The second important characteristic is called the
cortical magnification factor. Put simply, the brain devotes a much larger portion of the neurons in V1 to processing information from the fovea than the rest of the retina. This is nice, because things we are looking directly toward get more brain processing power devoted to them, and we can more finely sense specific visual features of things in our direct field of view.
Higher Processing
From V1, visual information flows along two different pathways that mediate more advanced processing of visual features.
In the ventral pathway (or "what" pathway), visual information flows from V1 into regions of the temporal lobe cortex, where visual objects are identified.

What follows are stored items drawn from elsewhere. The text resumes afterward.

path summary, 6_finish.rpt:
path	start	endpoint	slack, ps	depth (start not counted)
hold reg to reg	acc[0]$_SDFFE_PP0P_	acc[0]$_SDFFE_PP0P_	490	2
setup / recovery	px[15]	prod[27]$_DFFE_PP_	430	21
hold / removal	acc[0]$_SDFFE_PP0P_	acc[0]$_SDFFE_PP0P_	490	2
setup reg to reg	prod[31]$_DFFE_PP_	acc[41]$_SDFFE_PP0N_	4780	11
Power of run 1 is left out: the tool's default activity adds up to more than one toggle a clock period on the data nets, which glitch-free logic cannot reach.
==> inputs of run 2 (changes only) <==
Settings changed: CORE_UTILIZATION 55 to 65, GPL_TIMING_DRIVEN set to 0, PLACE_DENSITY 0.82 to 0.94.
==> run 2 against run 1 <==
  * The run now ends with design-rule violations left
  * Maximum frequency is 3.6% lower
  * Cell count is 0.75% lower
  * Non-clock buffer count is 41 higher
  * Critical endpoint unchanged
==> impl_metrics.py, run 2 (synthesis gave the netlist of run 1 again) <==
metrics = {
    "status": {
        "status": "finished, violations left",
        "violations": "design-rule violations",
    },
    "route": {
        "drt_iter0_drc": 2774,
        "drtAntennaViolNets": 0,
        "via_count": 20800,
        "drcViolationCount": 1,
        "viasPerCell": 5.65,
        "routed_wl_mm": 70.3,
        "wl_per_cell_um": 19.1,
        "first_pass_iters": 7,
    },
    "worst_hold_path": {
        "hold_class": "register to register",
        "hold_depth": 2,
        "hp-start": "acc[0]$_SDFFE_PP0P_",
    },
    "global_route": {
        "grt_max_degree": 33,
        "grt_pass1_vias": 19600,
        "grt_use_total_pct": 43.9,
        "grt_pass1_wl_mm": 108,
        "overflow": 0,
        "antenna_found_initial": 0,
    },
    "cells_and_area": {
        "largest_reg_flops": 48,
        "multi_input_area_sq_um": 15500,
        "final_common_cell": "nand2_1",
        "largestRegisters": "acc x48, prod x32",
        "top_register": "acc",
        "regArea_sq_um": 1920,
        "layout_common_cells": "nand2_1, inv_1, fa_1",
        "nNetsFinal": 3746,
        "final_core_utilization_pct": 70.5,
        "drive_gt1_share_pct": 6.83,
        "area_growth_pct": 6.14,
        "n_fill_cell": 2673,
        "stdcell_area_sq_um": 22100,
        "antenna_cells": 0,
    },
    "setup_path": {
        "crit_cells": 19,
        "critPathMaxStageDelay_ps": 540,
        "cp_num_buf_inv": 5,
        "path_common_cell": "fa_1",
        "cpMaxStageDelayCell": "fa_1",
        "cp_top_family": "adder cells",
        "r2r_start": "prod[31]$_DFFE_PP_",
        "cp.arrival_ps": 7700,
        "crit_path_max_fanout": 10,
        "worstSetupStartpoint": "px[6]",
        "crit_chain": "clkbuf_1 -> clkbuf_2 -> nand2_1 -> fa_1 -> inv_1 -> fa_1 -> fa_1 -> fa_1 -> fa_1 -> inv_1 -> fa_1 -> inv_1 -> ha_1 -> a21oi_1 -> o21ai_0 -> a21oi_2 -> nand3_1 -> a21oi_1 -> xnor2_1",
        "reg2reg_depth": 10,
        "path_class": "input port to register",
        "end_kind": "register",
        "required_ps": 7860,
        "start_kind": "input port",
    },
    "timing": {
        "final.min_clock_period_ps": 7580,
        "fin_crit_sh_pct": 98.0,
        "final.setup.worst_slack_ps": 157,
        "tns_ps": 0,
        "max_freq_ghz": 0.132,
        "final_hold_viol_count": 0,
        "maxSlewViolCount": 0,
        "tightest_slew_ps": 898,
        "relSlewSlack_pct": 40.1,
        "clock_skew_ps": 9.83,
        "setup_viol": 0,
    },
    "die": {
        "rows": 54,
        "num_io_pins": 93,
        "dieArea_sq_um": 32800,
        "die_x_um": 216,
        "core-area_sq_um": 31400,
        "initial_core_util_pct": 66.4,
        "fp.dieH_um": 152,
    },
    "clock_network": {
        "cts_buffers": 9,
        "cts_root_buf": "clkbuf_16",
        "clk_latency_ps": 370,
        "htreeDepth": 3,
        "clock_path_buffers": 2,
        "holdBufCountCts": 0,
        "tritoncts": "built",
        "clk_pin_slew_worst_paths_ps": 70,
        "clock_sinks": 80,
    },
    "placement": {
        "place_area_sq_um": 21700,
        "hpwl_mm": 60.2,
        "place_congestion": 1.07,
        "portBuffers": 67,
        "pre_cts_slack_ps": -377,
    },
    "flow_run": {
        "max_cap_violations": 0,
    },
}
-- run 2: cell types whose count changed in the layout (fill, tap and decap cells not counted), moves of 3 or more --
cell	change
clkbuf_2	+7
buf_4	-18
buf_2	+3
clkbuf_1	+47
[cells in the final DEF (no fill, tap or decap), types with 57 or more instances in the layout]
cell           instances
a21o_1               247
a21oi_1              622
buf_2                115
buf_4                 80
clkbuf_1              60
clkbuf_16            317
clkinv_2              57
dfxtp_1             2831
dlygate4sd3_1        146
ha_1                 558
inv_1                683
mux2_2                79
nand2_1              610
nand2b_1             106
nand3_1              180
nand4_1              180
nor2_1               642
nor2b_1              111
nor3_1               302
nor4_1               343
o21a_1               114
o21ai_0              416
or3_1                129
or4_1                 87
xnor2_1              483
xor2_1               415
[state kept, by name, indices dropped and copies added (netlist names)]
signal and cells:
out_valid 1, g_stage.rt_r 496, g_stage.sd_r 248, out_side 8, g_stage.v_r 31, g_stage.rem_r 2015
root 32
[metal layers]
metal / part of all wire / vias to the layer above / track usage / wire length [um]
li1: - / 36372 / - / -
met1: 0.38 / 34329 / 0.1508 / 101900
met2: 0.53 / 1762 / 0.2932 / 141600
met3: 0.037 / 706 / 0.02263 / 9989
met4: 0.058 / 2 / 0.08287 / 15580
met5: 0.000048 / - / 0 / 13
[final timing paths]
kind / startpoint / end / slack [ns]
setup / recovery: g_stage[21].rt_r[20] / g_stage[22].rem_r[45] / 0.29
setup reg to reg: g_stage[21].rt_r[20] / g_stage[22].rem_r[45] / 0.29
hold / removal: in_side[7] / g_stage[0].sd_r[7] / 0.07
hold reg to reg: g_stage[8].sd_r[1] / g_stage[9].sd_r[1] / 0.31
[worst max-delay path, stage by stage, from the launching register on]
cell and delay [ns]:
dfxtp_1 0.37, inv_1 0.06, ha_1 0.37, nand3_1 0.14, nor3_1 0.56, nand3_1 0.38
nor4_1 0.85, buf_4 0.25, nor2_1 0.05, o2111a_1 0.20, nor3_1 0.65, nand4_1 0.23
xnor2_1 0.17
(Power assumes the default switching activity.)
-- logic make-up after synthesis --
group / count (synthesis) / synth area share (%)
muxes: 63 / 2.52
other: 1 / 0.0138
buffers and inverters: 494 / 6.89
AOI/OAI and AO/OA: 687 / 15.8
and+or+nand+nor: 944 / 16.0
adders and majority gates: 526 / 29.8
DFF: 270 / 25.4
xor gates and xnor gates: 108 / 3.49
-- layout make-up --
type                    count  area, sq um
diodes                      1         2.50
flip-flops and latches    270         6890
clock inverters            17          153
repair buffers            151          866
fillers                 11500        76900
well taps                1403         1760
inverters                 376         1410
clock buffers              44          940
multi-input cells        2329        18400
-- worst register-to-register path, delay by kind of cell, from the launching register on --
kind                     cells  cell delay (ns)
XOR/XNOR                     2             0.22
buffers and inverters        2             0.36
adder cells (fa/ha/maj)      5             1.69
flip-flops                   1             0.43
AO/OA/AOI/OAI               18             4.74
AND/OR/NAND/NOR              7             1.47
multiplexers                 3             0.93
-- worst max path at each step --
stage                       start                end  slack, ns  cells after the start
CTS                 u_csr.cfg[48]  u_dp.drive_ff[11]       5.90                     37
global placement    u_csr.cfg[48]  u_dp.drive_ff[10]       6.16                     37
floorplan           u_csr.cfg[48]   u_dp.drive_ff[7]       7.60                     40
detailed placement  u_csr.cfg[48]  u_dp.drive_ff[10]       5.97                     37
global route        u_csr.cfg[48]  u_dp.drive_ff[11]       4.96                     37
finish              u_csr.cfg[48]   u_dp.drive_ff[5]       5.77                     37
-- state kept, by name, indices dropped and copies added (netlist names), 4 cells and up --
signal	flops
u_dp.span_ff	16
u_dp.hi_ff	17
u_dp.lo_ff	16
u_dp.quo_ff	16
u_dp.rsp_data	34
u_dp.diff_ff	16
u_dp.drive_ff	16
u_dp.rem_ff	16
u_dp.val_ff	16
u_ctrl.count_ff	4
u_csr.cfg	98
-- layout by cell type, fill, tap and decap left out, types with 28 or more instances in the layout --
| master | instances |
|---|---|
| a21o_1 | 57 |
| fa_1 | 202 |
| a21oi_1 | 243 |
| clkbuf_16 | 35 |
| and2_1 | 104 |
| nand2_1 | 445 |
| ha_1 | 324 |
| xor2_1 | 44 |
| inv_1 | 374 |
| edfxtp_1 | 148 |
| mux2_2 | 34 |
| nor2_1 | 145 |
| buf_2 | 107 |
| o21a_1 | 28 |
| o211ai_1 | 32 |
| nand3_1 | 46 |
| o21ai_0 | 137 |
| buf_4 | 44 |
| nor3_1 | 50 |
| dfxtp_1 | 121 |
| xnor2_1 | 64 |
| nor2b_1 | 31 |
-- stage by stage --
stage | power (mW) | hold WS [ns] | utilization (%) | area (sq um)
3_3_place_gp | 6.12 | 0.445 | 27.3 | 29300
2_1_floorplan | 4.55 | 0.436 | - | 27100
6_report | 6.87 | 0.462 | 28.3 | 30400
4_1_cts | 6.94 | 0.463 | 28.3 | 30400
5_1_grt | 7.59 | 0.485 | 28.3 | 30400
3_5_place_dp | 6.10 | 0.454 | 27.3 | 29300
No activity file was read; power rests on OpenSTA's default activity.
$ cat config.mk
export PLATFORM = sky130hd
export DESIGN_NAME = fifo_with_value_purge
export DESIGN_NICKNAME = d
export VERILOG_FILES = /design/src/rtl/core/fwvp_pkg.sv /design/src/rtl/core/fifo_with_value_purge.sv
export SDC_FILE = /design/constraint.sdc
export NUM_CORES = 1
export LEC_CHECK = 0
export BUFFER_PORTS_ARGS = -buffer_cell sky130_fd_sc_hd__buf_2
export CORE_MARGIN = 1.5
export CORE_UTILIZATION = 45
export CTS_CLUSTER_DIAMETER = 100
export DETAILED_ROUTE_END_ITERATION = 12
export HOLD_SLACK_MARGIN = 0.08
export PLACE_DENSITY = 0.6
export SYNTH_ARGS = -nofsm -noshare
export SYNTH_HDL_FRONTEND = slang
export SYNTH_SLANG_ARGS = --single-unit
$ cat constraint.sdc
create_clock -name clk -period 16.19 [get_ports clk]
set_input_delay 0.8095 -clock clk [delete_from_list [all_inputs] [get_ports clk]]
set_output_delay 0.8095 -clock clk [all_outputs]
set_load 0.005 [all_outputs]
$ cat src/rtl/core/fwvp_pkg.sv
`default_nettype none
// ----------------------------------------------------------------------------
// fwvp_pkg
// Shared types and codes for the queue with value purge.
// ----------------------------------------------------------------------------
package fwvp_pkg;

  localparam int unsigned VAL_W = 32;
  localparam int unsigned ACT_W = 2;
  localparam int unsigned STAT_W = 2;
  localparam int unsigned OCC_W = 5;

  typedef logic [ACT_W-1:0] action_t;
  typedef logic [STAT_W-1:0] status_t;

  localparam action_t ACT_ENQUEUE = 2'd0;
  localparam action_t ACT_DEQUEUE = 2'd1;
  localparam action_t ACT_PEEK = 2'd2;
  localparam action_t ACT_PURGE = 2'd3;

  localparam status_t STAT_OK = 2'd0;
  localparam status_t STAT_FULL = 2'd1;
  localparam status_t STAT_EMPTY = 2'd2;

  typedef enum logic [1:0] {
    S_IDLE,
    S_EXEC,
    S_PURGE_RD,
    S_PURGE_CMP
  } state_t;

endpackage
`default_nettype wire

$ cat src/rtl/core/fifo_with_value_purge.sv
`default_nettype none
// ----------------------------------------------------------------------------
// fifo_with_value_purge
// Ring-buffer queue of signed 32-bit values with enqueue, dequeue, peek and
// an order-keeping purge of all entries equal to a given value.
// ----------------------------------------------------------------------------
// channel  handshake          payload
// input    start / busy       in_action, in_value
// result   out_strobe         out_valid, out_value, out_status, out_occupancy
//
// Enqueue, dequeue and peek keep busy high through S_EXEC; a purge keeps it
// high through S_PURGE_RD and S_PURGE_CMP, one memory read and one compare
// per entry through the single read port and the shared ring-position adder.
// The result strobes for one cycle right after busy falls; a new item may be
// accepted in that same cycle. Synchronous reset empties the queue; stored
// entries are not cleared. The receiver cannot stall the result.
// ----------------------------------------------------------------------------
module fifo_with_value_purge #(
  parameter int unsigned QUEUE_DEPTH = 16
) (
  input  wire logic                               clk,
  input  wire logic                               rst_n,
  input  wire logic                               start,
  output logic                                    busy,
  input  wire logic [fwvp_pkg::ACT_W-1:0]         in_action,
  input  wire logic signed [fwvp_pkg::VAL_W-1:0]  in_value,
  output logic                                    out_strobe,
  output logic                                    out_valid,
  output logic signed [fwvp_pkg::VAL_W-1:0]       out_value,
  output logic [fwvp_pkg::STAT_W-1:0]             out_status,
  output logic [fwvp_pkg::OCC_W-1:0]              out_occupancy
);

  localparam int unsigned IDX_W = (QUEUE_DEPTH > 2) ? $clog2(QUEUE_DEPTH) : 1;
  localparam int unsigned CNT_W = $clog2(QUEUE_DEPTH + 1);
  localparam int unsigned SUM_W = CNT_W + 1;
  localparam logic [CNT_W-1:0] DEPTH_C = CNT_W'(QUEUE_DEPTH);
  localparam logic [SUM_W-1:0] DEPTH_S = SUM_W'(QUEUE_DEPTH);

  logic [fwvp_pkg::VAL_W-1:0] mem [QUEUE_DEPTH];

  fwvp_pkg::state_t state_r, state_nxt;
  fwvp_pkg::action_t act_r;
  logic [fwvp_pkg::VAL_W-1:0] val_r;
  logic [fwvp_pkg::VAL_W-1:0] rd_data_r;
  logic [IDX_W-1:0] oldest_r, oldest_nxt;
  logic [CNT_W-1:0] count_r, count_nxt;
  logic [CNT_W-1:0] rd_cnt_r, rd_cnt_nxt;
  logic [CNT_W-1:0] kept_r, kept_nxt;

  logic out_strobe_r, out_strobe_nxt;
  logic out_valid_r, out_valid_nxt;
  logic [fwvp_pkg::VAL_W-1:0] out_value_r, out_value_nxt;
  fwvp_pkg::status_t out_status_r, out_status_nxt;

  logic accept;
  logic [CNT_W-1:0] ring_off;
  logic [SUM_W-1:0] ring_sum;
  logic [IDX_W-1:0] ring_pos;
  logic [IDX_W-1:0] rd_addr;
  logic wr_en;
  logic [IDX_W-1:0] wr_addr;
  logic [fwvp_pkg::VAL_W-1:0] wr_data;

  assign accept = start && !busy;

  // shared ring-position unit: (oldest + offset) mod depth
  assign ring_sum = SUM_W'(oldest_r) + SUM_W'(ring_off);
  assign ring_pos = (ring_sum >= DEPTH_S) ? IDX_W'(ring_sum - DEPTH_S) : IDX_W'(ring_sum);

  always_comb begin
    state_nxt = state_r;
    case (state_r)
      fwvp_pkg::S_IDLE: begin
        if (start) begin
          state_nxt = (in_action == fwvp_pkg::ACT_PURGE) ? fwvp_pkg::S_PURGE_RD
                                                          : fwvp_pkg::S_EXEC;
        end
      end
      fwvp_pkg::S_EXEC: state_nxt = fwvp_pkg::S_IDLE;
      fwvp_pkg::S_PURGE_RD: begin
        state_nxt = (rd_cnt_r == count_r) ? fwvp_pkg::S_IDLE : fwvp_pkg::S_PURGE_CMP;
      end
      fwvp_pkg::S_PURGE_CMP: state_nxt = fwvp_pkg::S_PURGE_RD;
      default: state_nxt = fwvp_pkg::S_IDLE;
    endcase
  end

  always_comb begin
    busy = (state_r != fwvp_pkg::S_IDLE);
    ring_off = '0;
    rd_addr = oldest_r;
    wr_en = 1'b0;
    wr_addr = ring_pos;
    wr_data = val_r;
    oldest_nxt = oldest_r;
    count_nxt = count_r;
    rd_cnt_nxt = rd_cnt_r;
    kept_nxt = kept_r;
    out_strobe_nxt = 1'b0;
    out_valid_nxt = 1'b0;
    out_value_nxt = '0;
    out_status_nxt = fwvp_pkg::STAT_OK;
    case (state_r)
      fwvp_pkg::S_IDLE: begin
        rd_cnt_nxt = '0;
        kept_nxt = '0;
      end
      fwvp_pkg::S_EXEC: begin
        out_strobe_nxt = 1'b1;
        ring_off = (act_r == fwvp_pkg::ACT_ENQUEUE) ? count_r : CNT_W'(1);
        case (act_r)
          fwvp_pkg::ACT_ENQUEUE: begin
            if (count_r == DEPTH_C) begin
              out_status_nxt = fwvp_pkg::STAT_FULL;
            end else begin
              wr_en = 1'b1;
              wr_data = val_r;
              count_nxt = count_r + CNT_W'(1);
            end
          end
          fwvp_pkg::ACT_DEQUEUE: begin
            if (count_r == '0) begin
              out_status_nxt = fwvp_pkg::STAT_EMPTY;
            end else begin
              out_valid_nxt = 1'b1;
              out_value_nxt = rd_data_r;
              oldest_nxt = ring_pos;
              count_nxt = count_r - CNT_W'(1);
            end
          end
          fwvp_pkg::ACT_PEEK: begin
            if (count_r == '0) begin
              out_status_nxt = fwvp_pkg::STAT_EMPTY;
            end else begin
              out_valid_nxt = 1'b1;
              out_value_nxt = rd_data_r;
            end
          end
          default: ;
        endcase
      end
      fwvp_pkg::S_PURGE_RD: begin
        ring_off = rd_cnt_r;
        rd_addr = ring_pos;
        if (rd_cnt_r == count_r) begin
          out_strobe_nxt = 1'b1;
          count_nxt = kept_r;
          if (kept_r == '0) begin
            oldest_nxt = '0;
          end
        end
      end
      fwvp_pkg::S_PURGE_CMP: begin
        ring_off = kept_r;
        rd_cnt_nxt = rd_cnt_r + CNT_W'(1);
        if (rd_data_r != val_r) begin
          wr_en = 1'b1;
          wr_data = rd_data_r;
          kept_nxt = kept_r + CNT_W'(1);
        end
      end
      default: ;
    endcase
  end

  always_ff @(posedge clk) begin
    if (wr_en) begin
      mem[wr_addr] <= wr_data;
    end
    rd_data_r <= mem[rd_addr];
  end

  always_ff @(posedge clk) begin
    if (accept) begin
      act_r <= in_action;
      val_r <= in_value;
    end
    rd_cnt_r <= rd_cnt_nxt;
    kept_r <= kept_nxt;
    out_valid_r <= out_valid_nxt;
    out_value_r <= out_value_nxt;
    out_status_r <= out_status_nxt;
  end

  always_ff @(posedge clk) begin
    if (!rst_n) begin
      state_r <= fwvp_pkg::S_IDLE;
      oldest_r <= '0;
      count_r <= '0;
      out_strobe_r <= 1'b0;
    end else begin
      state_r <= state_nxt;
      oldest_r <= oldest_nxt;
      count_r <= count_nxt;
      out_strobe_r <= out_strobe_nxt;
    end
  end

  assign out_strobe = out_strobe_r;
  assign out_valid = out_valid_r;
  assign out_value = out_value_r;
  assign out_status = out_status_r;
  assign out_occupancy = fwvp_pkg::OCC_W'(count_r);

endmodule
`default_nettype wire
$ cat src/rtl/fssa_datapath.sv
// Datapath: counters, slot and frame-base memories, result and output registers.
module fssa_datapath (
    input  logic          clk,
    input  logic          rst_n,
    input  fssa_pkg::req_t req_data,
    input  fssa_pkg::cmd_t cmd,
    output fssa_pkg::stat_t stat,
    output logic          rsp_valid,
    input  logic          rsp_ready,
    output fssa_pkg::rsp_t rsp_data
);
    import fssa_pkg::*;

    mode_t               mode_reg;
    logic [NAME_W-1:0]   name_reg;
    logic [FILL_W-1:0]   fill_reg, fill_next;
    logic [FCNT_W-1:0]   fcnt_reg, fcnt_next;
    logic [FILL_W-1:0]   idx_reg, idx_next;
    logic                rsp_valid_reg, rsp_valid_next;
    rsp_t                res_reg;
    rsp_t                rsp_reg;

    logic [FCNT_W-1:0]   fcnt_m1;
    logic [FILL_W-1:0]   base_rd_data;
    logic [NAME_W-1:0]   slot_rd_data;

    assign fcnt_m1 = fcnt_reg - FCNT_W'(1);

    fssa_ram #(
        .WIDTH (FILL_W),
        .DEPTH (FRAME_DEPTH)
    ) u_frame_ram (
        .clk     (clk),
        .wr_en   (cmd.frame_push),
        .wr_addr (fcnt_reg[FRAME_AW-1:0]),
        .wr_data (fill_reg),
        .rd_en   (cmd.frame_rd),
        .rd_addr (fcnt_m1[FRAME_AW-1:0]),
        .rd_data (base_rd_data)
    );

    fssa_ram #(
        .WIDTH (NAME_W),
        .DEPTH (SLOT_DEPTH)
    ) u_slot_ram (
        .clk     (clk),
        .wr_en   (cmd.alloc),
        .wr_addr (fill_reg[SLOT_AW-1:0]),
        .wr_data (name_reg),
        .rd_en   (cmd.slot_rd),
        .rd_addr (idx_reg[SLOT_AW-1:0]),
        .rd_data (slot_rd_data)
    );

    always_comb
    begin
        fill_next = fill_reg;
        fcnt_next = fcnt_reg;
        idx_next  = idx_reg;
        if (cmd.frame_push)
        begin
            fcnt_next = fcnt_reg + FCNT_W'(1);
        end
        if (cmd.fcnt_dec)
        begin
            fcnt_next = fcnt_m1;
        end
        if (cmd.fill_restore)
        begin
            fill_next = base_rd_data;
        end
        if (cmd.alloc)
        begin
            fill_next = fill_reg + FILL_W'(1);
        end
        if (cmd.base_load)
        begin
            idx_next = base_rd_data;
        end
        if (cmd.idx_inc)
        begin
            idx_next = idx_reg + FILL_W'(1);
        end

        rsp_valid_next = rsp_valid_reg;
        if (cmd.out_load)
        begin
            rsp_valid_next = 1'b1;
        end
        else if (rsp_ready)
        begin
            rsp_valid_next = 1'b0;
        end
    end

    always_ff @(posedge clk or negedge rst_n)
    begin
        if (!rst_n)
        begin
            fill_reg      <= '0;
            fcnt_reg      <= '0;
            idx_reg       <= '0;
            rsp_valid_reg <= 1'b0;
        end
        else
        begin
            fill_reg      <= fill_next;
            fcnt_reg      <= fcnt_next;
            idx_reg       <= idx_next;
            rsp_valid_reg <= rsp_valid_next;
        end
    end

    // payload registers, no reset
    always_ff @(posedge clk)
    begin
        if (cmd.load)
        begin
            mode_reg <= req_data.mode;
            name_reg <= req_data.name_handle[NAME_W-1:0];
        end
        if (cmd.res_set)
        begin
            case (cmd.res_code)
                RES_FRAME_ERR:
                begin
                    res_reg <= '{slot_index: '0, was_found: 1'b0, status: ST_FRAME_ERR};
                end
                RES_SLOTS_FULL:
                begin
                    res_reg <= '{slot_index: '0, was_found: 1'b0, status: ST_SLOTS_FULL};
                end
                RES_FOUND:
                begin
                    res_reg <= '{slot_index: SLOT_FIELD_W'(idx_reg), was_found: 1'b1,
                                 status: ST_OK};
                end
                RES_NEW:
                begin
                    res_reg <= '{slot_index: SLOT_FIELD_W'(fill_reg), was_found: 1'b0,
                                 status: ST_OK};
                end
                default:
                begin
                    res_reg <= '{slot_index: '0, was_found: 1'b0, status: ST_OK};
                end
            endcase
        end
        if (cmd.out_load)
        begin
            rsp_reg <= res_reg;
        end
    end

    assign stat.mode        = mode_reg;
    assign stat.frame_empty = (fcnt_reg == '0);
    assign stat.frame_full  = (fcnt_reg >= FCNT_W'(FRAME_DEPTH));
    assign stat.scan_more   = (idx_reg < fill_reg);
    assign stat.slots_full  = (fill_reg >= FILL_W'(SLOT_DEPTH));
    assign stat.match       = (slot_rd_data == name_reg);
    assign stat.out_free    = !rsp_valid_reg || rsp_ready;

    assign rsp_valid = rsp_valid_reg;
    assign rsp_data  = rsp_reg;

endmodule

Highly specialized areas, and even individual neurons, in the inferotemporal cortex respond to particular stimuli, such as faces. In the dorsal pathway (or "where" pathway), visual information flows from V1 into regions of the parietal and and to some extent temporal lobes, where object location, motion tracking, and visually guided movement are processed.
It is the advanced processing of visual features at these higher cortical levels that enables us to make sense of the visual stimuli we are constantly bombarded with, the countless photons continually creating a stream of chaotic neural signals from our retinas.
Conclusion
I've presented a lot of information here, much more than I would ever expect even a difficult discrete to require you to know, so following is a TL;DR.
TL;DR
Vision Fundamentals: Just know everything in this section.
Color:
- Cones all respond to all colors, but not equally; three types of cones = roughly "RGB" encoding
- That's not enough though, color encoding is very complex, and involves discrimination and integration of different signals at the level of both the photoreceptors themselves, and the ganglion cells. Our perception of color even depends on higher-level input beyond what the eye sees.
Neural Pathways:
- Halves of the brain process different halves of the visual field. This is facilitated by optic nerve fibers crossing over at the optic chiasm.
- The great majority of retinal signals make their way to the primary visual cortex (V1) in the occipital lobe cerebral cortex, and this is where the first real processing occurs.
Primary Visual Cortex (V1):
- V1 is organized into a retinotopic map; signals produced by adjacent retinal neurons are processed by adjacent V1 neurons. You can actually map the retina onto V1 and see where particular signals end up.
- V1 exhibits a cortical magnification factor: a great deal more V1 area and power is devoted to processing information from the fovea than the peripheral vision. This helps focus the visual information to what's most important (i.e. what we're directly looking at).
Higher Processing:
- Advanced image processing occurs beyond V1, in the parietal and temporal lobes.
- The two main pathways can be thought of as separately processing what we're seeing (identifying visual objects) and what we're seeing happening (object motion and related features).
As I said, feel free to ask whatever questions for clarification. Commentary is also welcome!